New work by a team of researchers at Purdue University has found that the work done to reduce switchgrass to small particles in order to aid its processing is for naught. The study, published in the Transactions of the ASABE, looked at the effects that hammermilling had on the morphology of various feedstocks—corn, soybeans, and switchgrass. Raw corn and soybeans are nearly circular and have aspects ratios—a ratio of characteristic lengths of an object—close to one. Switchgrass, with its long narrow stalks, can have aspect ratios that range between 10 and 12. This shape causes the material to jam up when it "flows" from one processing unit to another in a plant.
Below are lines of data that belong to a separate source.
### src/rtl/nrisc_pkg.sv
// Shared definitions for the nRISC fetch/execute sequencer: FSM state
// encodings, program-space bounds and fault codes.
package nrisc_pkg;

    typedef enum logic [2:0] {
        ST_IDLE   = 3'd0,
        ST_FETCH  = 3'd1,
        ST_WAIT   = 3'd2,
        ST_DECODE = 3'd3,
        ST_EXEC   = 3'd4,
        ST_HALT   = 3'd5
    } state_e;

    localparam logic [7:0] PC_BASE = 8'h80;
    localparam logic [7:0] PC_MAX  = 8'hFF;

    localparam logic [1:0] FAULT_NONE    = 2'b00;
    localparam logic [1:0] FAULT_RANGE   = 2'b01;
    localparam logic [1:0] FAULT_TIMEOUT = 2'b10;

    // Program space is 0x80..0xFF, so membership is simply bit 7.
    function automatic logic in_prog_space(input logic [7:0] addr);
        return addr[7];
    endfunction

endpackage

### src/rtl/pc_next.sv
// Next-PC selection: jump beats branch beats increment. The increment wraps
// from the top of program space back to its base and so can never fault;
// only jump/branch targets are range checked.
module pc_next
    import nrisc_pkg::*;
(
    input  logic [7:0] i_pc,
    input  logic       i_jump,
    input  logic [7:0] i_jump_target,
    input  logic       i_br_taken,
    input  logic [7:0] i_br_target,
    output logic [7:0] o_next_pc,
    output logic       o_range_err
);

    logic [7:0] w_incr;

    // Wrapped increment and priority select with range check.
    always_comb begin
        w_incr      = 8'h00;
        o_next_pc   = 8'h00;
        o_range_err = 1'b0;
        if (i_pc == PC_MAX) begin
            w_incr = PC_BASE;
        end else begin
            w_incr = i_pc + 8'd1;
        end
        if (i_jump) begin
            o_next_pc = i_jump_target;
        end else if (i_br_taken) begin
            o_next_pc = i_br_target;
        end else begin
            o_next_pc = w_incr;
        end
        if (in_prog_space(o_next_pc)) begin
            o_range_err = 1'b0;
        end else begin
            o_range_err = 1'b1;
        end
    end

endmodule

### src/rtl/pc_sequencer.sv
// Multicycle fetch/execute sequencer for the nRISC core. Owns the program
// counter and instruction register, handshakes with instruction memory and
// halts with a sticky fault on an out-of-range target or a fetch timeout.
module pc_sequencer
    import nrisc_pkg::*;
#(
    parameter logic [7:0]  RESET_PC     = 8'h80,
    parameter int unsigned IMEM_TIMEOUT = 15
) (
    input  logic       clock,
    input  logic       reset,
    input  logic       imem_ack,
    input  logic [7:0] instr,
    input  logic       br_taken,
    input  logic [7:0] br_target,
    input  logic       jump,
    input  logic [7:0] jump_target,
    input  logic       stall,
    input  logic       halt,
    output logic       imem_req,
    output logic [7:0] pc,
    output logic [7:0] ir,
    output logic       instr_valid,
    output logic       pc_write,
    output logic       fault,
    output logic [1:0] fault_code,
    output logic [2:0] state
);

    // Count value seen on the last WAIT cycle before a timeout is declared.
    localparam logic [7:0] TMO_LAST = 8'(IMEM_TIMEOUT - 1);

    state_e     r_state;
    logic [7:0] r_pc;
    logic [7:0] r_ir;
    logic [7:0] r_tcnt;
    logic       r_imem_req;
    logic       r_instr_valid;
    logic       r_pc_write;
    logic       r_fault;
    logic [1:0] r_fault_code;

    logic [7:0] w_next_pc;
    logic       w_range_err;

    pc_next u_pc_next (
        .i_pc          (r_pc),
        .i_jump        (jump),
        .i_jump_target (jump_target),
        .i_br_taken    (br_taken),
        .i_br_target   (br_target),
        .o_next_pc     (w_next_pc),
        .o_range_err   (w_range_err)
    );

    // Sequencer FSM with PC/IR, timeout counter and all registered outputs.
    always_ff @(posedge clock or negedge reset) begin
        if (!reset) begin
            r_state       <= ST_IDLE;
            r_pc          <= RESET_PC;
            r_ir          <= 8'h00;
            r_tcnt        <= 8'd0;
            r_imem_req    <= 1'b0;
            r_instr_valid <= 1'b0;
            r_pc_write    <= 1'b0;
            r_fault       <= 1'b0;
            r_fault_code  <= FAULT_NONE;
        end else begin
            r_instr_valid <= 1'b0;
            r_pc_write    <= 1'b0;
            case (r_state)
                ST_IDLE: begin
                    r_state    <= ST_FETCH;
                    r_imem_req <= 1'b1;
                end
                ST_FETCH: begin
                    r_state    <= ST_WAIT;
                    r_imem_req <= 1'b1;
                    r_tcnt     <= 8'd0;
                end
                ST_WAIT: begin
                    // An ack on the final permitted cycle still counts.
                    if (imem_ack) begin
                        r_ir          <= instr;
                        r_instr_valid <= 1'b1;
                        r_imem_req    <= 1'b0;
                        r_state       <= ST_DECODE;
                    end else if (r_tcnt == TMO_LAST) begin
                        if (!r_fault) begin
                            r_fault      <= 1'b1;
                            r_fault_code <= FAULT_TIMEOUT;
                        end else begin
                            r_fault      <= r_fault;
                        end
                        r_imem_req <= 1'b0;
                        r_state    <= ST_HALT;
                    end else begin
                        r_tcnt <= r_tcnt + 8'd1;
                    end
                end
                ST_DECODE: begin
                    r_state <= ST_EXEC;
                end
                ST_EXEC: begin
                    // Stall has absolute priority: nothing moves while it is high.
                    if (stall) begin
                        r_state <= ST_EXEC;
                    end else if (w_range_err) begin
                        if (!r_fault) begin
                            r_fault      <= 1'b1;
                            r_fault_code <= FAULT_RANGE;
                        end else begin
                            r_fault      <= r_fault;
                        end
                        r_state <= ST_HALT;
                    end else begin
                        r_pc       <= w_next_pc;
                        r_pc_write <= 1'b1;
                        if (halt) begin
                            r_state <= ST_HALT;
                        end else begin
                            r_state    <= ST_FETCH;
                            r_imem_req <= 1'b1;
                        end
                    end
                end
                ST_HALT: begin
                    r_imem_req <= 1'b0;
                end
                default: begin
                    r_imem_req <= 1'b0;
                    r_state    <= ST_HALT;
                end
            endcase
        end
    end

    assign imem_req    = r_imem_req;
    assign pc          = r_pc;
    assign ir          = r_ir;
    assign instr_valid = r_instr_valid;
    assign pc_write    = r_pc_write;
    assign fault       = r_fault;
    assign fault_code  = r_fault_code;
    assign state       = r_state;

endmodule

### config.mk
export PLATFORM = sky130hd
export DESIGN_NAME = pc_sequencer
export DESIGN_NICKNAME = d
export VERILOG_FILES = /design/src/rtl/nrisc_pkg.sv /design/src/rtl/pc_next.sv /design/src/rtl/pc_sequencer.sv
export SDC_FILE = /design/constraint.sdc
export NUM_CORES = 1
export LEC_CHECK = 0
export ABC_AREA = 1
export BUFFER_PORTS_ARGS = -buffer_cell sky130_fd_sc_hd__buf_2
export CAP_MARGIN = 20
export CELL_PAD_IN_SITES_DETAIL_PLACEMENT = 0
export CELL_PAD_IN_SITES_GLOBAL_PLACEMENT = 2
export CORE_ASPECT_RATIO = 0.9
export CORE_MARGIN = 2
export CORE_UTILIZATION = 29
export CTS_BUF_LIST = sky130_fd_sc_hd__clkbuf_4
export DETAILED_ROUTE_END_ITERATION = 7
export GPL_ROUTABILITY_DRIVEN = 0
export MAX_ROUTING_LAYER = met4
export PLACE_DENSITY = 0.84
export SETUP_SLACK_MARGIN = 0.2
export SYNTH_ARGS = -nofsm -noshare
export SYNTH_HDL_FRONTEND = slang
export SYNTH_SLANG_ARGS = --single-unit
### constraint.sdc
create_clock -name clock -period 1.67 [get_ports clock]
set_input_delay 0.334 -clock clock [delete_from_list [all_inputs] [get_ports clock]]
set_output_delay 0.334 -clock clock [all_outputs]
set_load 0.005 [all_outputs]
After elaboration in Yosys (flattened, before gate mapping)
Cells that the tools add are included.
{"block": "totals", "memories": 0, "rom_bits": 0, "register_bits": 32, "out_inout_bits": 25, "latchBits": 0, "ramBits": 0, "inputBits": 31}
{"block": "op_classes", "bitwise_logic": 3, "mux": 35, "eq_ne": 17, "n_reduce_logical": 11, "order_cmp": 0, "addsub": 2, "mul": 0, "n_shift": 0, "div": 0}
{"operator": "$mux 8", "n": 5}
{"operator": "$pmux 3 s6", "n": 1}
{"operator": "$add 8x1->8 const B", "n": 2}
{"operator": "$ne 2x2->1 const B", "n": 8}
{"operator": "$pmux 8 s2", "n": 1}
{"operator": "$mux 3", "n": 5}
{"operator": "$mux 1", "n": 14}
{"operator": "$mux 2", "n": 6}
{"operator": "$reduce_and 5->1", "n": 2}
{"operator": "$eq 8x4->1 const B", "n": 1}
{"operator": "$eq 7x7->1 const B", "n": 1}
{"operator": "$reduce_and 7->1", "n": 1}
{"operator": "$eq 3x2->1 const B", "n": 2}
{"operator": "$eq 3x3->1 const B", "n": 2}
{"operator": "$reduce_and 3->1", "n": 2}
{"operator": "$pmux 1 s4", "n": 1}
{"operator": "$pmux 2 s2", "n": 1}
{"operator": "$reduce_and 2->1", "n": 2}
{"operator": "$reduce_bool 2->1", "n": 2}
{"operator": "$eq 3x1->1 const B", "n": 1}
{"operator": "$logic_not 3->1", "n": 1}
{"operator": "$ne 3x3->1 const B", "n": 1}
{"operator": "$not 1->1", "n": 3}
{"operator": "$ne 2x1->1 const B", "n": 1}
{"operator": "2 further kinds", "n": 2}

Longest topological paths before layout
{"block": "logic_depth", "depth_word": 7, "depth_mapped": 9}

Modules after synthesis
Synthesis repeated with hierarchy kept, for this count alone.
{"block": "hier_totals", "hier_cells": 259, "area_unflattened_um2": 1901.8}
{"module": "pc_sequencer", "area_each_um2": 1511.4, "cells_each": 184, "n_inst": 1}
{"module": "pc_next", "area_each_um2": 390.4, "cells_each": 75, "n_inst": 1}

Worst setup path before layout
No wires, ideal clock.
{"block": "synth_path", "kind": "register to register", "startpoint": "register r_pc[0], in the netlist pc[0]", "endpoint": "register r_pc[0], in the netlist pc[0]", "required_time_ns": 1.543, "arrival_ns": 1.332, "slack_ns": 0.210, "stages_incl_launch_ff": 10, "synth_period_minus_slack_ns": 1.460, "setup_time_ns": 0.127, "path_cell_list": "dfrtp_1 > ha_1 > nand3_1 > nor2_1 > o21bai_2 > nand2_1 > nand2_2 > buf_6 > nand2_1 > o21ai_0"}
{"block": "synth_between", "elab_chain_cells": 5, "elab_cells_between_ends": 6, "cone_classes": "add/sub (1); eq/ne (1); mux (3); reduce/logical (1)"}
{"item": "from (decl)", "line": "pc_sequencer.sv:34", "source": "logic [7:0] r_pc;"}
{"item": "from (signal assigned)", "line": "pc_sequencer.sv:117", "source": "r_pc <= w_next_pc;"}
{"item": "$add 8x1->8 or $eq 7x7->1 (tied branches)", "line": "pc_next.sv:26, pc_next.sv:23"}
{"item": "$mux 8 *", "line": "pc_next.sv:23", "source": "if (i_pc == PC_MAX) begin"}
{"item": "$mux 8 *", "line": "pc_next.sv:30", "source": "end else if (i_br_taken) begin"}
{"item": "$mux 8 *", "line": "pc_next.sv:28", "source": "if (i_jump) begin"}
{"item": "$reduce_and 3->1 (no source line)"}
Every way passes the cells marked *; elsewhere a longest branch is shown, timed or not.
A chain may end at the register's enable or synchronous reset.

Worst setup path in the final report
{"block": "layout_path", "startpoint": "register r_pc[1], in the netlist pc[1]", "endpoint": "output pc[1]"}
{"item": "to (decl)", "line": "pc_sequencer.sv:21", "source": "output logic [7:0] pc,"}
No word-level cell between the ends.

==> metrics <==
PwrDens=approximately 1300 nW/um^2; CTS buffer count=5; clock sinks=32; largest net degree at the start of global routing=33; post-synth top area share=0.4591; Hold Path Depth=3; worst path required time=roughly 1.3 ns; slowest cell delay on critical path=0.46 ns; share of flip-flops with an asynchronous set or reset=1.000; sequential area share after synthesis=0.4591; fin nets=around 350; CTS tree=yes; RR Endpoint=pc[2]; Reg2Reg Setup Slack=roughly 0.17 ns; Filler Cell Count=610; Syn Area/Cell=between 7 and 8 sq um; Max Cap Viol=0; Mapped Area=roughly 1700 sq um; combinational share of power=0.435; reg2reg start=pc[1]; Setup Crit Path Kind=reg2out; Final min period=~1.5 ns; DP Wirelength=between 3 and 4 mm; worst min path class=in2reg; Synth Area in Simple Gates=0.3135; VDD IR max=~560 uV; clock skew=0.01289 ns; switching part of the total power=0.3918; DRT antenna net count=0; full die area=roughly 6700 sq um; Total GRT Usage=0.1485; most used cell, CP=buf_4; vias post-DR=roughly 1800; adder-cell area share of the yosys netlist=0.02152; number of global-route vias before repair=around 1700; Setup crit start kind=flip-flop; pre-CTS setup slack=0.03502 ns; layout cells sized above 1=0.3718; initial antenna violation count=0; Clk Latency, worst-skew pair=approximately 0.33 ns; ys flop type=dfrtp_1; status=finished with violations; count leader, synth=nand2_1; Pre-antenna DRT Iters=6; DRC viols=2; Worst path slowest cell=dfrtp_1; cell-internal power=a little under 0.002 W; min-delay src=instr[3]; worst-path cell chain=buf_4 > buf_4 > buf_2; Area growth syn-to-layout=42.18%; library cells used by synthesis=29; Critical Path Fanout Max=3; Iter 0 DRT Violations=80; main combinational cell family by area after synthesis=simple AND/OR/NAND/NOR gates; Clock Path Buffers=2; fin area=approximately 2500 sq um; Routed WL per cell=12.38 um; Antenna Cells=0; reg2reg path depth=9; setup violation total in the final timing report=0; Mapped Cells=between 200 and 250; # port buffers=54; post-synthesis compound-gate area fraction=0.1105; Yosys reg bits=32; Psw=about 0.0013 W; post-synthesis mux area share=0; CP Capture Type=output port; clk slew on worst S/H paths=approximately 0.11 ns; Core Rows=26; drt total wl=4.728 mm; Worst EP arrival=between 1 and 1.5 ns; vias per cell=4.613; Hold Path End=ir[3]; FMAX=about 660 MHz; Ports=56; placed cell area=between 2000 and 2500 sq um; ranking of synthesized cells by area=dfrtp_1 46%, nand2_1 16%, inv_1 5.4%; most common library cells after synthesis=76 x nand2_1, 32 x dfrtp_1, 25 x inv_1, 16 x o21ai_0, 15 x nand3_1; Tcrit/Tclk final=0.9136; Root Driver=clkbuf_4; core box area=roughly 5800 sq um; post-synth top area cell=dfrtp_1; clock share of power=0.183; failing checks=DRC; Die H=roughly 78 um; grt ovf=0; synth warn=0; Final Hold Vio Count=0; sequential share of power=0.382; first-pass GRT wire length=approximately 8 mm; setup ws final=between 0.1 and 0.15 ns; Lkg Pwr=around 1.3 nW; initial core utilization=0.3029; RSZ-0062 raised after global routing=yes; Fin Setup TNS=0 ns; Die Width=85.75 um; Post-synth EDFFs=0; Max Slew Vio Count=0; H-tree levels=2; xor and xnor area share after synthesis=0.01004; Synth Net Count=between 200 and 300
## worst max-delay path, delay by kind of cell (launching register included)
kind	cells	cell delay [ns]
buffers and inverters	3	0.40
flip-flops	1	0.46
## layout by cell type (no fill, tap or decap), drive strengths merged, types with 2 or more instances in the layout
cell    count
ha          3
clkbuf      5
nand3b      2
clkinv      2
xor2        2
nor3        3
nand3      18
buf        77
o21ai      17
o211ai      2
o21bai      2
a31oi       2
a21oi      11
nor2       15
nand2      81
inv        26
dfrtp      32
nand4       6
## per-stage QoR
stage / total power (W) / utilization / hold WS [ns] / instances
6_report: 0.003257 / 0.4307 / 0.1880 / 382
4_1_cts: 0.003065 / 0.4020 / 0.1778 / 373
5_1_grt: 0.003527 / 0.4307 / 0.1845 / 382
2_1_floorplan: 0.001867 / - / 0.03841 / 230
3_3_place_gp: 0.002318 / 0.3674 / 0.3035 / 354
3_5_place_dp: 0.002309 / 0.3674 / 0.3057 / 354
## power by group through the flow
stage | clock [W] | sequential (W) | combinational, W
2_1_floorplan | 0 | 0.00122 | 0.000642
3_3_place_gp | 0 | 0.00125 | 0.00107
3_5_place_dp | 0 | 0.00124 | 0.00107
4_1_cts | 0.000615 | 0.00122 | 0.00123
5_1_grt | 0.000651 | 0.00128 | 0.00160
6_report | 0.000596 | 0.00124 | 0.00142
## cell type report
| cell class | count | area (sq um) | area share |
|---|---|---|---|
| Sequential cell | 32 | 805.8 | 0.3249 |
| Clock inverter | 3 | 42.54 | 0.01715 |
| Clock buffer | 5 | 37.54 | 0.01514 |
| Tap cell | 70 | 87.58 | 0.03532 |
| Timing Repair Buffer | 78 | 469.2 | 0.1892 |
| Multi-Input combinational cell | 167 | 933.4 | 0.3764 |
| Inverter | 27 | 103.9 | 0.04188 |
## routing by layer
| metal | wire length, um | global-route usage | up-vias |
|---|---|---|---|
| li1 | - | - | 911 |
| met1 | 2312 | 0.2082 | 806 |
| met2 | 2182 | 0.2203 | 43 |
| met3 | 191 | 0.02872 | 2 |
| met4 | 41 | 0.03810 | 0 |
| met5 | 0 | - | - |
## worst max path at each step
stage / from / slack (ns) / to / cells after the start
2_1_floorplan: pc[0] / 0.21 / pc[0] / 9
3_3_place_gp: pc[2] / 0.06 / pc[2] / 9
6_report: pc[1] / 0.14 / pc[1] / 3
4_1_cts: pc[1] / 0.19 / pc[2] / 9
5_1_grt: pc[1] / 0.08 / fault_code[1] / 9
3_5_place_dp: pc[0] / 0.04 / pc[2] / 9
## kinds of logic (layout without fill, tap and decap cells)
family	Yosys count	after routing
and+or+nand+nor	124	126
buffers and inverters	33	113
xor gates and xnor gates	2	2
other	1	1
DFF	32	32
adders and majority gates	3	3
AOI/OAI and AO/OA	35	35
## state kept, by name (all words and copies together), names as in the netlist
name and flops:
ir 8, instr_valid 1, fault 1, r_tcnt 8, pc 7, imem_req 1
pc_write 1, state 3, fault_code 2
## repair_timing
item,in CTS,in global routing
endpoints found under the hold margin,32,0
endpoints found under the setup margin,15,29
gates resized for setup,10,29
setup buffers,8,9
pin swaps,8,11
gates cloned,2,0
hold buffers,1,0
(Power assumes the default switching activity.)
Common wisdom holds that milling the switchgrass down makes it smaller and more spherical—bringing its aspect ratio closer to one—and allowing it to flow a bit more freely and resulting in less jams. The study here shows that this is not the case. The authors found that all three feedstocks maintained their circularity, roundness, and aspect ratio even as they were milled down to smaller and smaller sizes (at increasing levels of cost). The constant shape means that switchgrass will flow no better at smaller sizes, so further processing work is merely wasted effort. Milling switchgrass down to sizes below 6.4mm was just throwing money into the process line.
Those that have spent any significant time in the engineering field knows that cost savings and process advancements don't typically come in leaps and bounds. It is small, incremental knowledge gains such as these that make various processes more and more refined as time goes on.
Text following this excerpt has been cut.